### Source records:
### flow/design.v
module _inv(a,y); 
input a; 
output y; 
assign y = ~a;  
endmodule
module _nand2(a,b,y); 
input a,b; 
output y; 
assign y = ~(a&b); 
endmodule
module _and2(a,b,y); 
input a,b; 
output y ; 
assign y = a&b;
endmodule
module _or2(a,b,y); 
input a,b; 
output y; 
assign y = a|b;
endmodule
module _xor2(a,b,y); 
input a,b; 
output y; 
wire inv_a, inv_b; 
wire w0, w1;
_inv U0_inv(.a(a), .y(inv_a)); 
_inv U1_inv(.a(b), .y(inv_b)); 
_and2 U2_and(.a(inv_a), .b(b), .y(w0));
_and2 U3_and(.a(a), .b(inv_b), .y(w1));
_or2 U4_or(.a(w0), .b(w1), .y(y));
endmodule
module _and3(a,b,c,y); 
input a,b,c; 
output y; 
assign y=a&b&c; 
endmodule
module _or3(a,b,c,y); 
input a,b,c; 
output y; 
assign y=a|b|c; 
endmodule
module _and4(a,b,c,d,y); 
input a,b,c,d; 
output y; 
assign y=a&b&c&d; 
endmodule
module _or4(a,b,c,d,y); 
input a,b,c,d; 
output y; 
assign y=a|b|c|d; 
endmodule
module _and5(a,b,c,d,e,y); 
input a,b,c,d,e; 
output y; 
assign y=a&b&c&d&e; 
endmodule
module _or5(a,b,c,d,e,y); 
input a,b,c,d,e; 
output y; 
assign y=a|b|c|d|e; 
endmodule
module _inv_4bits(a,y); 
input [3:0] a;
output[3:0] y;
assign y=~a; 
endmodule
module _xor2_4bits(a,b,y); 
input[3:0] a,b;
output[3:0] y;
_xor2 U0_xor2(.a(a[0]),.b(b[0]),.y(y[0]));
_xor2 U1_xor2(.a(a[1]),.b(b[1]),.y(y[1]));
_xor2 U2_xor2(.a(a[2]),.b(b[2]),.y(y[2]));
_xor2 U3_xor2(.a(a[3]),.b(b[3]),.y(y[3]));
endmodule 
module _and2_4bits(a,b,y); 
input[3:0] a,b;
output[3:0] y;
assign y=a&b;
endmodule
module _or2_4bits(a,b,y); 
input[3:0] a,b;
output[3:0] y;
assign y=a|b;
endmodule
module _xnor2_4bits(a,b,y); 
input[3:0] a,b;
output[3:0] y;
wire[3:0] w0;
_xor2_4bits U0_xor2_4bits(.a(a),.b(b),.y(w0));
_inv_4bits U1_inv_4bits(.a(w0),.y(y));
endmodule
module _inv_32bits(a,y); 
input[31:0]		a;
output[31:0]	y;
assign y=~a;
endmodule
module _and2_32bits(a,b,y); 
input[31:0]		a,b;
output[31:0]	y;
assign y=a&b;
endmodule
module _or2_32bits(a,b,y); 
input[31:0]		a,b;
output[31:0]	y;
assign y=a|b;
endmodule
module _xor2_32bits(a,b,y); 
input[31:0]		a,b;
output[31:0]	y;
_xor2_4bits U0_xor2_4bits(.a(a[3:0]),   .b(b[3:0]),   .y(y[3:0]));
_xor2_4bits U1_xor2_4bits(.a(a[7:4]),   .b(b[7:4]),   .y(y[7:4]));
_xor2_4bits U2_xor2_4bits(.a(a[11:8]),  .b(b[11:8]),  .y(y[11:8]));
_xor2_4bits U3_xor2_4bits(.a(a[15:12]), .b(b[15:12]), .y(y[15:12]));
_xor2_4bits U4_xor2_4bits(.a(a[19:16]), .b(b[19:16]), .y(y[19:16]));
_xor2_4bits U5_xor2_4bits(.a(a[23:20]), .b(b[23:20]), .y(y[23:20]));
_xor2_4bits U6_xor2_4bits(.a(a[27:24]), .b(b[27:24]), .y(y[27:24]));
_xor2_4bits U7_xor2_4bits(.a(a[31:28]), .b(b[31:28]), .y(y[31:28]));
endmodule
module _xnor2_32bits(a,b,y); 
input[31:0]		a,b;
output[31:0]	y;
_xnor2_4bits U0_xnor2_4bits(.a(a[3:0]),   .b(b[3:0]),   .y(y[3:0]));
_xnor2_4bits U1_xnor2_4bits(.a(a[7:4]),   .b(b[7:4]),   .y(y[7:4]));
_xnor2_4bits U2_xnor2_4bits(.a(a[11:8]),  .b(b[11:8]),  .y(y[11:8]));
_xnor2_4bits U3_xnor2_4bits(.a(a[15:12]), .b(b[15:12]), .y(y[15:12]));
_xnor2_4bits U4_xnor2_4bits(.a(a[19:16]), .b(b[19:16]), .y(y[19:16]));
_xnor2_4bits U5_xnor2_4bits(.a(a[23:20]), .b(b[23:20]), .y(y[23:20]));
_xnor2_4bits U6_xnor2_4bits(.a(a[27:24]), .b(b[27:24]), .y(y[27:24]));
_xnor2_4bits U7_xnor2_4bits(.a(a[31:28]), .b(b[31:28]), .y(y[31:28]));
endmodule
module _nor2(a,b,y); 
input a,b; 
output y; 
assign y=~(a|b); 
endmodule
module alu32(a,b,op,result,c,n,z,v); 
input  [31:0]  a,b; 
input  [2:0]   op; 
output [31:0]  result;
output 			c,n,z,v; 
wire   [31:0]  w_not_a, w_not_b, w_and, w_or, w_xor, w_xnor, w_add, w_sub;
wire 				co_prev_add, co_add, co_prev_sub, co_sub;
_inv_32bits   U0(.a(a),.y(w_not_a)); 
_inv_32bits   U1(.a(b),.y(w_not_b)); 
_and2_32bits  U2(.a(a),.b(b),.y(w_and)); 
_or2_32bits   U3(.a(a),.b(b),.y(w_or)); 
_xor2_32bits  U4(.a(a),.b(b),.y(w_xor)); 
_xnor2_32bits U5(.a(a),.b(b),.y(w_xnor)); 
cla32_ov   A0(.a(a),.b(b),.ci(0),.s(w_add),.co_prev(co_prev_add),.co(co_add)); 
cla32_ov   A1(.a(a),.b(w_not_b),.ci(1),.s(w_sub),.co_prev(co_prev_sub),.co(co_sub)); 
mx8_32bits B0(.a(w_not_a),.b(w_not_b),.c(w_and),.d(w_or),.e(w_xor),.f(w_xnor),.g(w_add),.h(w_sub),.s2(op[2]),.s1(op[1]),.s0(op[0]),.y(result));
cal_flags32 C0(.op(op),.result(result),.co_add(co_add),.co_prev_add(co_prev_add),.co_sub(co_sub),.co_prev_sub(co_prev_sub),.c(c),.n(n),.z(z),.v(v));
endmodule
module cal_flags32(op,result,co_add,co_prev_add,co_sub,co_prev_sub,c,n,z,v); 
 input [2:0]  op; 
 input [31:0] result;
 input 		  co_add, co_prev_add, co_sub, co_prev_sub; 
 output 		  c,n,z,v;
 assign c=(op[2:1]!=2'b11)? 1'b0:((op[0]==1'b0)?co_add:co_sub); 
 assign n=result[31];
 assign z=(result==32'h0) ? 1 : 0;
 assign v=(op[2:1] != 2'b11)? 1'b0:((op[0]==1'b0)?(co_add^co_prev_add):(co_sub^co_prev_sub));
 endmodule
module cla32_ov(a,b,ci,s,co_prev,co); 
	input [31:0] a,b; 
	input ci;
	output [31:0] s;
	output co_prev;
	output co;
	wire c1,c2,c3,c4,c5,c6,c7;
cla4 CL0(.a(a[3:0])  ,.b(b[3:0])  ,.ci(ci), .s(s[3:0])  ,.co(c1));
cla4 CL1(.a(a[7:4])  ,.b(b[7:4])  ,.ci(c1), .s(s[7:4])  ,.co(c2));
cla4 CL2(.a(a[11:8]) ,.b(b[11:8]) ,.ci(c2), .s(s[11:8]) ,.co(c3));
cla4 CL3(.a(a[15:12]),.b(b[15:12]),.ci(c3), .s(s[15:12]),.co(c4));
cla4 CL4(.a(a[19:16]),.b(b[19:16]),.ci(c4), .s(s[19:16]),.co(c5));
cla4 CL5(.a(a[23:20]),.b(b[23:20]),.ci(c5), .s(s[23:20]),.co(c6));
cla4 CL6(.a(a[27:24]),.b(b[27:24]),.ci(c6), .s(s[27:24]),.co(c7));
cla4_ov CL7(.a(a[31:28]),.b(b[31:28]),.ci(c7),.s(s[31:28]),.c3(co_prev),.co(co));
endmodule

### Your objective:
Before answering, check every line of the records for the string "wire", then state how many lines have it, with the number only.

### Answer for this exercise:
6